Let us consider 5 x 5 lattice with each point indexed as (1,1),(1,2),...(1,5),(2,1),...,(5,5), and call this lattice L.

What I want to do

I want to make a 5 x 5 matrix with each element having a value which indicates each point of L like this:

5×5 Matrix{Vector{Int64}}:
 [1, 1]  [1, 2]  [1, 3]  [1, 4]  [1, 5]
 [2, 1]  [2, 2]  [2, 3]  [2, 4]  [2, 5]
 [3, 1]  [3, 2]  [3, 3]  [3, 4]  [3, 5]
 [4, 1]  [4, 2]  [4, 3]  [4, 4]  [4, 5]
 [5, 1]  [5, 2]  [5, 3]  [5, 4]  [5, 5]

What I tried

I just tried the following:

X1 = [1,2,3,4,5]
X2 = copy(X1)
Lattice = Matrix{Vector{Int64}}(undef, length(X1), length(X2)) # what I want to make
for x1 in X1
    for x2 in X2
        Lattice[x1,x2] = [X1[x1],X2[x2]]
    end
end

Lattice

Question

  • Is there other ways to make the code simple or short?
  • I'm afraid if the performance get worse when increasing the lattice size like 50 x 50. Any better way?
  • Whatever better practice?

Any information would be appreciated.

CodePudding user response:

You can use an array comprehension:

julia> N = 5;

julia> L = [[i, j] for i in 1:N, j in 1:N]
5×5 Matrix{Vector{Int64}}:
 [1, 1]  [1, 2]  [1, 3]  [1, 4]  [1, 5]
 [2, 1]  [2, 2]  [2, 3]  [2, 4]  [2, 5]
 [3, 1]  [3, 2]  [3, 3]  [3, 4]  [3, 5]
 [4, 1]  [4, 2]  [4, 3]  [4, 4]  [4, 5]
 [5, 1]  [5, 2]  [5, 3]  [5, 4]  [5, 5]

CodePudding user response:

It's not a Matrix of Vectors, but CartesianIndices serves this purpose.

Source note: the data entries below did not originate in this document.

==> src/rtl/hermes_skid_buffer.sv <==
// Two-entry FIFO skid buffer for the Hermes transmit stage.
// credit_o and tx_o are decoded from the occupancy register only, so there
// is no combinational path from credit_i to credit_o. No bypass: a flit
// written into an empty buffer shows on tx_o the following cycle.
// Ports:
//   clk_i, rst_i      clock, synchronous active-high reset
//   rx_i, din_i       upstream valid and entry; accepted when rx_i && credit_o
//   credit_o          a slot is free (count != 2)
//   tx_o, dout_o      downstream valid and head entry
//   credit_i          downstream accepts; pops when tx_o && credit_i
module hermes_skid_buffer #(
  parameter int WIDTH = 33
) (
  input  logic             clk_i,
  input  logic             rst_i,
  input  logic             rx_i,
  input  logic [WIDTH-1:0] din_i,
  output logic             credit_o,
  output logic             tx_o,
  input  logic             credit_i,
  output logic [WIDTH-1:0] dout_o
);

  logic [WIDTH-1:0] mem [2];
  logic             rd_ptr;
  logic             wr_ptr;
  logic [1:0]       count;
  logic             in_fire;
  logic             out_fire;

  assign credit_o = (count != 2'd2);
  assign tx_o     = (count != 2'd0);
  assign dout_o   = mem[rd_ptr];

  assign in_fire  = rx_i && credit_o;
  assign out_fire = tx_o && credit_i;

  always_ff @(posedge clk_i) begin
    if (rst_i) begin
      // Entries are cleared too so data_o/eop_o read 0 after reset.
      mem[0] <= '0;
      mem[1] <= '0;
      rd_ptr <= 1'b0;
      wr_ptr <= 1'b0;
      count  <= 2'd0;
    end else begin
      if (in_fire) begin
        mem[wr_ptr] <= din_i;
        wr_ptr      <= ~wr_ptr;
      end
      if (out_fire) rd_ptr <= ~rd_ptr;
      case ({in_fire, out_fire})
        2'b10:   count <= count + 2'd1;
        2'b01:   count <= count - 2'd1;
        default: count <= count;
      endcase
    end
  end

endmodule

==> src/rtl/hermes_tx_stage.sv <==
// Registered output stage between the DMNI Hermes transmit port and the
// router local input port: skid buffer, packet tracking, credit-stall
// detection and optional flit/packet statistics.
// Build option: define HERMES_TX_STATS_EN to build the flit/packet counters
// and honour clr_stats_i; otherwise the counter outputs are tied to 0.
// Ports:
//   clk_i, rst_i                 clock, synchronous active-high reset
//   rx_i, eop_i, data_i, credit_o   DMNI side
//   tx_o, eop_o, data_o, credit_i   router side
//   pkt_active_o                 multi-flit packet partially sent
//   stall_o                      credit withheld for STALL_LIMIT cycles
//   clr_stats_i                  clear statistics counters
//   flit_cnt_o, pkt_cnt_o        flits / packets sent (wrap mod 2^32)
module hermes_tx_stage
  import DMNIPkg::*;
#(
  parameter int HERMES_FLIT_SIZE = 32,
  parameter int STALL_LIMIT      = HERMES_STALL_LIMIT_DEFAULT
) (
  input  logic                        clk_i,
  input  logic                        rst_i,
  input  logic                        rx_i,
  input  logic                        eop_i,
  output logic                        credit_o,
  input  logic [HERMES_FLIT_SIZE-1:0] data_i,
  output logic                        tx_o,
  output logic                        eop_o,
  input  logic                        credit_i,
  output logic [HERMES_FLIT_SIZE-1:0] data_o,
  output logic                        pkt_active_o,
  output logic                        stall_o,
  input  logic                        clr_stats_i,
  output logic [31:0]                 flit_cnt_o,
  output logic [31:0]                 pkt_cnt_o
);

  localparam int SW = $clog2(STALL_LIMIT + 1);
  localparam logic [SW-1:0] LIMIT = SW'(STALL_LIMIT);

  logic [HERMES_FLIT_SIZE:0] head;
  logic                      out_fire;
  hermes_tx_state_t          state;
  logic [SW-1:0]             stall_cnt;

  hermes_skid_buffer #(.WIDTH(HERMES_FLIT_SIZE + 1)) u_buf (
    .clk_i    (clk_i),
    .rst_i    (rst_i),
    .rx_i     (rx_i),
    .din_i    ({eop_i, data_i}),
    .credit_o (credit_o),
    .tx_o     (tx_o),
    .credit_i (credit_i),
    .dout_o   (head)
  );

  assign eop_o    = head[HERMES_FLIT_SIZE];
  assign data_o   = head[HERMES_FLIT_SIZE-1:0];
  assign out_fire = tx_o && credit_i;

  // Packet tracking advances only on flits that actually leave. A final
  // flit always lands in IDLE, which also covers single-flit packets.
  always_ff @(posedge clk_i) begin
    if (rst_i)         state <= IDLE;
    else if (out_fire) state <= eop_o ? IDLE : BODY;
  end

  assign pkt_active_o = (state == BODY);

  // Counts consecutive cycles of pending data without credit; saturates.
  always_ff @(posedge clk_i) begin
    if (rst_i || !tx_o || out_fire) stall_cnt <= '0;
    else if (stall_cnt != LIMIT)    stall_cnt <= stall_cnt + 1'b1;
  end

  assign stall_o = (stall_cnt == LIMIT);

`ifdef HERMES_TX_STATS_EN
  logic [31:0] flit_cnt;
  logic [31:0] pkt_cnt;

  // Clear wins over a same-cycle transfer; that flit is not counted.
  always_ff @(posedge clk_i) begin
    if (rst_i || clr_stats_i) begin
      flit_cnt <= '0;
      pkt_cnt  <= '0;
    end else if (out_fire) begin
      flit_cnt <= flit_cnt + 32'd1;
      if (eop_o) pkt_cnt <= pkt_cnt + 32'd1;
    end
  end

  assign flit_cnt_o = flit_cnt;
  assign pkt_cnt_o  = pkt_cnt;
`else
  logic unused_clr;
  assign unused_clr = clr_stats_i;
  assign flit_cnt_o = '0;
  assign pkt_cnt_o  = '0;
`endif

endmodule

==> config.mk <==
export PLATFORM = sky130hd
export DESIGN_NAME = hermes_tx_stage
export DESIGN_NICKNAME = d
export VERILOG_FILES = /design/src/rtl/hermes_tx_stage_pkg.sv /design/src/rtl/hermes_skid_buffer.sv /design/src/rtl/hermes_tx_stage.sv
export SDC_FILE = /design/constraint.sdc
export NUM_CORES = 1
export LEC_CHECK = 0
export CORE_MARGIN = 2
export CORE_UTILIZATION = 55
export DETAILED_ROUTE_END_ITERATION = 12
export DONT_BUFFER_PORTS = 1
export GPL_ROUTABILITY_DRIVEN = 0
export GPL_TIMING_DRIVEN = 1
export PLACE_DENSITY = 0.7
export SLEW_MARGIN = 20
export SYNTH_ARGS = -nofsm -noshare
export SYNTH_HDL_FRONTEND = slang
export SYNTH_SLANG_ARGS = --single-unit
==> constraint.sdc <==
create_clock -name clk_i -period 2.16 [get_ports clk_i]
set_input_delay 0.324 -clock clk_i [delete_from_list [all_inputs] [get_ports clk_i]]
set_output_delay 0.324 -clock clk_i [all_outputs]
set_load 0.01 [all_outputs]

L = zeros((5,5)) # example 5x5 Matrix

Li = CartesianIndices(size(L))
#=
5×5 CartesianIndices{2,Tuple{Base.OneTo{Int64},Base.OneTo{Int64}}}:
 CartesianIndex(1, 1)  …  CartesianIndex(1, 5)
 CartesianIndex(2, 1)     CartesianIndex(2, 5)
 CartesianIndex(3, 1)     CartesianIndex(3, 5)
 CartesianIndex(4, 1)     CartesianIndex(4, 5)
 CartesianIndex(5, 1)     CartesianIndex(5, 5)
=#

If you must have the indices matrix like in your post, you could make a method that converts a CartesianIndex to a Vector and broadcast that method over the CartesianIndices:

Li .|> (el -> collect(Tuple(el)) )
#=
5×5 Array{Array{Int64,1},2}:
 [1, 1]  [1, 2]  [1, 3]  [1, 4]  [1, 5]
 [2, 1]  [2, 2]  [2, 3]  [2, 4]  [2, 5]
 [3, 1]  [3, 2]  [3, 3]  [3, 4]  [3, 5]
 [4, 1]  [4, 2]  [4, 3]  [4, 4]  [4, 5]
 [5, 1]  [5, 2]  [5, 3]  [5, 4]  [5, 5]
=#

But I recommend sticking with CartesianIndices because it doesn't allocate memory, and CartesianIndex is tailor-made for array indexing, which seems to be your intent.

P.S. Directly making a Matrix of Vectors necessarily allocates memory, too, but it will probably allocate less memory than how I converted the CartesianIndices. collect(Tuple(el)) must be type-unstable or something. So if you must have a Matrix of Vectors, try to find the way that allocates the least. In the 5x5 case, you will at minimum have 26 allocations.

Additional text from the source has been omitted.